Which lines of the data contain the string "worst"? Copy every one of them.

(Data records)
____
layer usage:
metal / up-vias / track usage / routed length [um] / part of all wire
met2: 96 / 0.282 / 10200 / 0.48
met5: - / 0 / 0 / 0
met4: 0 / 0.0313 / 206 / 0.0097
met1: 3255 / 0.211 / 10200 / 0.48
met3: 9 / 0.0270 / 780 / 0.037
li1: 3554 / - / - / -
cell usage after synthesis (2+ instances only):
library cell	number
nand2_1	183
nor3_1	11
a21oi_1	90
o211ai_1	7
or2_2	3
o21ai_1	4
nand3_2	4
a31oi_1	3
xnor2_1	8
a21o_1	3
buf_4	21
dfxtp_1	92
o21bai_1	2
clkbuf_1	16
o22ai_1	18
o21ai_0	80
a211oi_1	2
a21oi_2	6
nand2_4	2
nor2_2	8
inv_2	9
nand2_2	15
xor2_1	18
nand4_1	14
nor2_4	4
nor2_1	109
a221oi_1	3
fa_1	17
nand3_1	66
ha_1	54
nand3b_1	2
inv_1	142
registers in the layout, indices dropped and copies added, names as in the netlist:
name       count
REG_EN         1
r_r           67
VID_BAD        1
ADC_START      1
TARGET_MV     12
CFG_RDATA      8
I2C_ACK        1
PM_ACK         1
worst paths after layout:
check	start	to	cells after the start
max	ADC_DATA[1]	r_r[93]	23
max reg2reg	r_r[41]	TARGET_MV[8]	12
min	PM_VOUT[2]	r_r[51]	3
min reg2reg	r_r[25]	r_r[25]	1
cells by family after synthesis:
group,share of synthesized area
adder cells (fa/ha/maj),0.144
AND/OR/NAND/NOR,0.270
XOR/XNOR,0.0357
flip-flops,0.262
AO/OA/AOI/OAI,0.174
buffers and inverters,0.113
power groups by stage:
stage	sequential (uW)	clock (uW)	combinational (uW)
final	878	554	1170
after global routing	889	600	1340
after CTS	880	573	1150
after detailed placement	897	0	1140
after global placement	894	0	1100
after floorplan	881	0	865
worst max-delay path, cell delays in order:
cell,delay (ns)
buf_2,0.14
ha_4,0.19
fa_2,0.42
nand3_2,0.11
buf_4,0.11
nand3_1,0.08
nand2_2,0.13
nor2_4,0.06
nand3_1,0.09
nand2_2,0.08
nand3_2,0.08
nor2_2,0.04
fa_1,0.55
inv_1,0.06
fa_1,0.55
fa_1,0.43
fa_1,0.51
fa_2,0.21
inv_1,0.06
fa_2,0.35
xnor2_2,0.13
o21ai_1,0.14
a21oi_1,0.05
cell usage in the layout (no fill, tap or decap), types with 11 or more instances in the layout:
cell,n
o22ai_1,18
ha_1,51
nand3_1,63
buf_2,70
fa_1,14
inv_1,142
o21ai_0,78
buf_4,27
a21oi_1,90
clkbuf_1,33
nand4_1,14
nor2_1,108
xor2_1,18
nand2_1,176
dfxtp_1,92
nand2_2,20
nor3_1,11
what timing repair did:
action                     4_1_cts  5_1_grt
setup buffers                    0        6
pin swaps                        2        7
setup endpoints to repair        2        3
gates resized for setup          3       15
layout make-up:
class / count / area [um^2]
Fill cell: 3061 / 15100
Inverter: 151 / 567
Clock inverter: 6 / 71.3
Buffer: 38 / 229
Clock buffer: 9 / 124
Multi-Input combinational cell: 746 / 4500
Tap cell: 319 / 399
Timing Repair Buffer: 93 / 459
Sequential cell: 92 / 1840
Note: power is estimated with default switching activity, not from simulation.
`src/verilog/tcic_pkg.sv`:
```
// Constants for the single timer channel with interval and width capture.
// Assumes a 32-bit classic Wishbone bus with byte addresses, one word a register.
package tcic_pkg;

  // ---------------------------------------------------------------------------
  // Register byte offsets
  // ---------------------------------------------------------------------------
  localparam logic [7:0] OFS_UNIT_CTRL  = 8'h00;
  localparam logic [7:0] OFS_PRESCALER  = 8'h04;
  localparam logic [7:0] OFS_MODE       = 8'h08;
  localparam logic [7:0] OFS_TRIGGER    = 8'h0c;
  localparam logic [7:0] OFS_STATUS     = 8'h10;
  localparam logic [7:0] OFS_COUNTER    = 8'h14;
  localparam logic [7:0] OFS_CAPTURE    = 8'h18;
  localparam logic [7:0] OFS_ENABLE     = 8'h1c;
  localparam logic [7:0] OFS_OUTPUT_CTL = 8'h20;

  // ---------------------------------------------------------------------------
  // Field positions
  // ---------------------------------------------------------------------------
  localparam int TRIG_START_BIT = 0;
  localparam int TRIG_STOP_BIT  = 1;
  localparam int MODE_MD0_BIT   = 0;
  localparam int MODE_OP_LSB    = 1;
  localparam int MODE_IES_LSB   = 6;
  localparam int MODE_STS_LSB   = 8;
  localparam int MODE_CKS_BIT   = 15;
  localparam int PRE_B_LSB      = 4;

  // ---------------------------------------------------------------------------
  // Encodings and values after reset
  // ---------------------------------------------------------------------------
  localparam logic [2:0]  OP_INTERVAL   = 3'h2;
  localparam logic [2:0]  OP_WIDTH      = 3'h6;
  localparam logic [2:0]  STS_PIN_EDGE  = 3'h1;
  localparam logic [1:0]  IES_FALL      = 2'h0;
  localparam logic [1:0]  IES_RISE      = 2'h1;
  localparam logic [1:0]  IES_BOTH      = 2'h2;
  localparam logic [1:0]  IES_LOW_WIDTH = 2'h2;
  localparam logic [1:0]  IES_HIGH_WID  = 2'h3;
  localparam logic [15:0] RST_MODE      = 16'h0000;
  localparam logic [7:0]  RST_PRESCALER = 8'h00;
  localparam logic [15:0] RST_COUNT     = 16'h0000;
  localparam logic [15:0] COUNT_FULL    = 16'hffff;
  localparam logic [3:0]  RST_OUTPUT    = 4'h0;

endpackage

```
`src/verilog/tcic_chan_if.sv`:
```
// Carries operating clock ticks and sampled input edges inside the channel.
// Assumes all parties run on the same clk.
`timescale 1ns/1ps
interface tcic_chan_if;
  logic pwr;
  logic tick_a;
  logic tick_b;
  logic clk_sel;
  logic rise;
  logic fall;

  modport presc (input pwr, output tick_a, output tick_b);
  modport edge_det (input pwr, input tick_a, input tick_b, input clk_sel,
                    output rise, output fall);
  modport core (output pwr, output clk_sel, input tick_a, input tick_b,
                input rise, input fall);
endinterface

```
`src/verilog/tcic_edge_detect.sv`:
```
// Synchronises the timer input pin, filters it and samples it on the
// selected operating clock tick, giving one-cycle rise and fall pulses.
// Assumes the pin is asynchronous to clk.
`timescale 1ns/1ps
module tcic_edge_detect (
  // Clock and reset
  input  wire logic clk,
  input  wire logic rst_n,
  // Pin
  input  wire logic timer_input_pin,
  // Edges
  tcic_chan_if.edge_det chan
);

  typedef struct packed {
    logic [2:0] sync;
    logic       filt;
    logic       samp;
    logic       rise;
    logic       fall;
  } tcic_edge_s;

  tcic_edge_s s;
  tcic_edge_s next_s;
  logic       tick;

  always_comb begin
    next_s = s;
    tick = chan.clk_sel ? chan.tick_b : chan.tick_a;
    next_s.sync = {s.sync[1:0], timer_input_pin};
    next_s.rise = 1'b0;
    next_s.fall = 1'b0;
    if (s.sync[1] == s.sync[2]) begin
      next_s.filt = s.sync[2];
    end
    // sampled on tick
    if (tick) begin
      next_s.samp = s.filt;
      next_s.rise = s.filt & ~s.samp;
      next_s.fall = ~s.filt & s.samp;
    end
    if (!chan.pwr) begin
      next_s.samp = s.filt;
      next_s.rise = 1'b0;
      next_s.fall = 1'b0;
    end
  end

  always_ff @(posedge clk) begin
    if (!rst_n) begin
      s <= '0;
    end else begin
      s <= next_s;
    end
  end

  assign chan.rise = s.rise;
  assign chan.fall = s.fall;

endmodule

```
`src/verilog/tcic_prescaler.sv`:
```
// Makes the two shared operating clock ticks as one-cycle enables of clk.
// Assumes the unit power bit stops and clears it.
`timescale 1ns/1ps
module tcic_prescaler (
  // Clock and reset
  input  wire logic       clk,
  input  wire logic       rst_n,
  // Divider settings, exponent of two per clock
  input  wire logic [3:0] div_a,
  input  wire logic [3:0] div_b,
  // Ticks
  tcic_chan_if.presc      chan
);

  typedef struct packed {
    logic [15:0] cnt;
    logic        ta;
    logic        tb;
  } tcic_presc_s;

  tcic_presc_s s;
  tcic_presc_s next_s;

  function automatic logic tick_of(input logic [15:0] cnt, input logic [3:0] n);
    logic [15:0] mask;
    mask = 16'((17'h1 << n) - 17'h1);
    return (cnt & mask) == mask;
  endfunction

  always_comb begin
    next_s = s;
    next_s.cnt = s.cnt + 16'h0001;
    next_s.ta = tick_of(s.cnt, div_a);
    next_s.tb = tick_of(s.cnt, div_b);
    if (!chan.pwr) begin
      next_s = '0;
    end
  end

  always_ff @(posedge clk) begin
    if (!rst_n) begin
      s <= '0;
    end else begin
      s <= next_s;
    end
  end

  assign chan.tick_a = s.ta;
  assign chan.tick_b = s.tb;

endmodule

```
`src/verilog/tcic_top.sv`:
```
// Timer channel measuring pulse interval or high/low width of an input pin.
// Assumes a classic Wishbone master on clk and an asynchronous input pin.
//
// Operation
// Interval start: counter counts up from zero.
// Interval edge: capture, clear counter, interrupt.
// Overflow flag reflects wrap during period.
// Overflow is one sticky bit per period.
// Width is period times overflow-extended capture plus one.
// Interval needs start trigger select 001B.
// Software start while running captures too.
// Pin sampled with selected operating clock.
// First count clock clears counter, optional interrupt.
// Stop clears enable, holds counter and flag.
// Start and stop bits self clear.
// Only edge bits change while running; the code accepts writes to all mode bits while running.
// Width start arms wait for start edge.
// Start edge clears counter, counts up.
// Capture edge stores, interrupts, stops at value+1.
// 10B low width, 11B high width.
// No width start while enabled.
// Power off stops clock, blocks writes.
// Power off resets unit and channel.
// Prescaler sets two clocks, select picks one.
// Output kept disabled, zero, toggle mode.
// Sixteen-bit counter wraps, wrap counts as overflow.
//
// Decided for this implementation: the Wishbone slave port and the register addresses.
`timescale 1ns/1ps
module tcic_top (
  // Clock and reset
  input  wire logic        clk,
  input  wire logic        rst_n,
  // Wishbone slave
  input  wire logic        wb_cyc_i,
  input  wire logic        wb_stb_i,
  input  wire logic        wb_we_i,
  input  wire logic [7:0]  wb_adr_i,
  input  wire logic [3:0]  wb_sel_i,
  input  wire logic [31:0] wb_dat_i,
  output logic [31:0]      wb_dat_o,
  output logic             wb_ack_o,
  // Timer pin and event
  input  wire logic        timer_input_pin,
  output logic             channel_interrupt
);

  // ---------------------------------------------------------------------------
  // State
  // ---------------------------------------------------------------------------
  typedef enum logic [2:0] {
    ST_IDLE,
    ST_ARM,
    ST_RUN,
    ST_WAIT_START,
    ST_WIDTH_RUN
  } tcic_state_e;

  typedef struct packed {
    logic        pwr;
    logic [7:0]  presc;
    logic [15:0] mode;
    logic [3:0]  outctl;
    logic        en;
    tcic_state_e st;
    logic [15:0] cnt;
    logic [15:0] cap;
    logic        ovf;
    logic        ovf_pend;
    logic        irq;
    logic        tick_d;
    logic        ack;
    logic [31:0] dat;
  } tcic_core_s;

  tcic_core_s  s;
  tcic_core_s  next_s;
  tcic_chan_if chan ();

  // ---------------------------------------------------------------------------
  // Helpers
  // ---------------------------------------------------------------------------
  function automatic logic [31:0] merge(input logic [31:0] old, input logic [31:0] wd,
                                        input logic [3:0] sel);
    logic [31:0] r;
    r = old;
    for (int i = 0; i < 4; i++) begin
      if (sel[i]) begin
        r[i*8 +: 8] = wd[i*8 +: 8];
      end
    end
    return r;
  endfunction

  function automatic logic [15:0] inc(input logic [15:0] v);
    return v + 16'h0001;
  endfunction

  // ---------------------------------------------------------------------------
  // Submodules
  // ---------------------------------------------------------------------------
  tcic_prescaler u_presc (
    .clk   (clk),
    .rst_n (rst_n),
    .div_a (s.presc[3:0]),
    .div_b (s.presc[tcic_pkg::PRE_B_LSB +: 4]),
    .chan  (chan)
  );

  tcic_edge_detect u_edge (
    .clk             (clk),
    .rst_n           (rst_n),
    .timer_input_pin (timer_input_pin),
    .chan            (chan)
  );

  assign chan.pwr = s.pwr;
  // clock select
  assign chan.clk_sel = s.mode[tcic_pkg::MODE_CKS_BIT];

  // ---------------------------------------------------------------------------
  // Next state
  // ---------------------------------------------------------------------------
  logic        req;
  logic        wr;
  logic        start_wr;
  logic        stop_wr;
  logic        tick;
  logic [2:0]  op;
  logic [1:0]  ies;
  logic        edge_ok;
  logic        pin_cap;
  logic        w_start;
  logic        w_cap;
  logic [31:0] rd;
  logic [31:0] mrg;

  always_comb begin
    next_s = s;
    req = wb_cyc_i & wb_stb_i & ~s.ack;
    wr = req & wb_we_i;
    mrg = 32'h0;
    rd = 32'h0;
    start_wr = 1'b0;
    stop_wr = 1'b0;
    // The edge pulses leave the detector one cycle after the tick that sampled
    // the pin, so counting runs on the delayed tick to keep both in one phase.
    next_s.tick_d = s.mode[tcic_pkg::MODE_CKS_BIT] ? chan.tick_b : chan.tick_a;
    tick = s.tick_d;
    op = s.mode[tcic_pkg::MODE_OP_LSB +: 3];
    ies = s.mode[tcic_pkg::MODE_IES_LSB +: 2];
    // edges need start trigger select 001B
    edge_ok = s.mode[tcic_pkg::MODE_STS_LSB +: 3] == tcic_pkg::STS_PIN_EDGE;
    unique case (ies)
      tcic_pkg::IES_FALL: pin_cap = chan.fall;
      tcic_pkg::IES_RISE: pin_cap = chan.rise;
      tcic_pkg::IES_BOTH: pin_cap = chan.rise | chan.fall;
      default:            pin_cap = 1'b0;
    endcase
    pin_cap = pin_cap & edge_ok;
    // width edge pairing
    w_start = ies[0] ? chan.rise : chan.fall;
    w_cap = ies[0] ? chan.fall : chan.rise;
    next_s.irq = 1'b0;

    // Bus access: one-cycle answer, ack drops the cycle after.
    next_s.ack = req;
    if (req) begin
      mrg = merge(32'h0, wb_dat_i, wb_sel_i);
      unique case (wb_adr_i)
        tcic_pkg::OFS_UNIT_CTRL:  rd = {31'h0, s.pwr};
        tcic_pkg::OFS_PRESCALER:  rd = {24'h0, s.presc};
        tcic_pkg::OFS_MODE:       rd = {16'h0, s.mode};
        tcic_pkg::OFS_STATUS:     rd = {31'h0, s.ovf};
        tcic_pkg::OFS_COUNTER:    rd = {16'h0, s.cnt};
        tcic_pkg::OFS_CAPTURE:    rd = {16'h0, s.cap};
        tcic_pkg::OFS_ENABLE:     rd = {31'h0, s.en};
        tcic_pkg::OFS_OUTPUT_CTL: rd = {28'h0, s.outctl};
        default:                  rd = 32'h0;
      endcase
      // trigger bits read as zero
      next_s.dat = wb_we_i ? s.dat : rd;
    end
    if (wr && wb_adr_i == tcic_pkg::OFS_UNIT_CTRL && wb_sel_i[0]) begin
      next_s.pwr = wb_dat_i[0];
    end
    // writes ignored while powered off
    if (wr && s.pwr) begin
      unique case (wb_adr_i)
        tcic_pkg::OFS_PRESCALER: begin
          next_s.presc = 8'(merge({24'h0, s.presc}, wb_dat_i, wb_sel_i));
        end
        tcic_pkg::OFS_MODE: begin
          next_s.mode = 16'(merge({16'h0, s.mode}, wb_dat_i, wb_sel_i));
        end
        tcic_pkg::OFS_OUTPUT_CTL: begin
          next_s.outctl = 4'(merge({28'h0, s.outctl}, wb_dat_i, wb_sel_i));
        end
        tcic_pkg::OFS_TRIGGER: begin
          // pulses only
          start_wr = mrg[tcic_pkg::TRIG_START_BIT];
          stop_wr = mrg[tcic_pkg::TRIG_STOP_BIT];
        end
        default: begin
        end
      endcase
    end

    // Channel sequencing.
    unique case (s.st)
      ST_IDLE: begin
        if (start_wr && op == tcic_pkg::OP_INTERVAL) begin
          next_s.en = 1'b1;
          next_s.st = ST_ARM;
        end else if (start_wr && op == tcic_pkg::OP_WIDTH) begin
          // wait for start edge
          next_s.en = 1'b1;
          next_s.st = ST_WAIT_START;
        end
      end
      ST_ARM: begin
        // clear at first count clock
        if (tick) begin
          next_s.cnt = tcic_pkg::RST_COUNT;
          next_s.ovf_pend = 1'b0;
          next_s.irq = s.mode[tcic_pkg::MODE_MD0_BIT];
          next_s.st = ST_RUN;
        end
      end
      ST_RUN: begin
        // software capture
        if (pin_cap || start_wr) begin
          // capture, clear, interrupt
          next_s.cap = s.cnt;
          next_s.cnt = tcic_pkg::RST_COUNT;
          // flag per period
          next_s.ovf = s.ovf_pend;
          next_s.ovf_pend = 1'b0;
          next_s.irq = 1'b1;
        end else if (tick) begin
          // count up
          next_s.cnt = inc(s.cnt);
          // wrap is overflow
          // single sticky bit
          if (s.cnt == tcic_pkg::COUNT_FULL) begin
            next_s.ovf_pend = 1'b1;
          end
        end
      end
      ST_WAIT_START: begin
        // start edge clears counter
        if (w_start) begin
          next_s.cnt = tcic_pkg::RST_COUNT;
          next_s.ovf_pend = 1'b0;
          next_s.st = ST_WIDTH_RUN;
        end
      end
      ST_WIDTH_RUN: begin
        if (w_cap) begin
          // capture, stop at value+1
          next_s.cap = s.cnt;
          next_s.cnt = inc(s.cnt);
          next_s.ovf = s.ovf_pend;
          next_s.irq = 1'b1;
          next_s.st = ST_WAIT_START;
        end else if (tick) begin
          next_s.cnt = inc(s.cnt);
          if (s.cnt == tcic_pkg::COUNT_FULL) begin
            next_s.ovf_pend = 1'b1;
          end
        end
      end
      default: begin
        next_s.st = ST_IDLE;
      end
    endcase

    // stop holds counter and flag
    if (stop_wr) begin
      next_s.en = 1'b0;
      next_s.st = ST_IDLE;
    end

    // power off resets the unit
    if (!s.pwr) begin
      next_s.presc = tcic_pkg::RST_PRESCALER;
      next_s.mode = tcic_pkg::RST_MODE;
      next_s.outctl = tcic_pkg::RST_OUTPUT;
      next_s.en = 1'b0;
      next_s.st = ST_IDLE;
      next_s.cnt = tcic_pkg::RST_COUNT;
      next_s.cap = tcic_pkg::RST_COUNT;
      next_s.ovf = 1'b0;
      next_s.ovf_pend = 1'b0;
      next_s.irq = 1'b0;
    end
  end

  // ---------------------------------------------------------------------------
  // Registers
  // ---------------------------------------------------------------------------
  always_ff @(posedge clk) begin
    if (!rst_n) begin
      s <= '{pwr: 1'b0, presc: tcic_pkg::RST_PRESCALER, mode: tcic_pkg::RST_MODE,
             outctl: tcic_pkg::RST_OUTPUT, en: 1'b0, st: ST_IDLE,
             cnt: tcic_pkg::RST_COUNT, cap: tcic_pkg::RST_COUNT, ovf: 1'b0,
             ovf_pend: 1'b0, irq: 1'b0, tick_d: 1'b0, ack: 1'b0, dat: 32'h0};
    end else begin
      s <= next_s;
    end
  end

  assign wb_ack_o = s.ack;
  assign wb_dat_o = s.dat;
  assign channel_interrupt = s.irq;

endmodule
```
____
SOLUTION:
worst paths after layout:
worst max-delay path, cell delays in order:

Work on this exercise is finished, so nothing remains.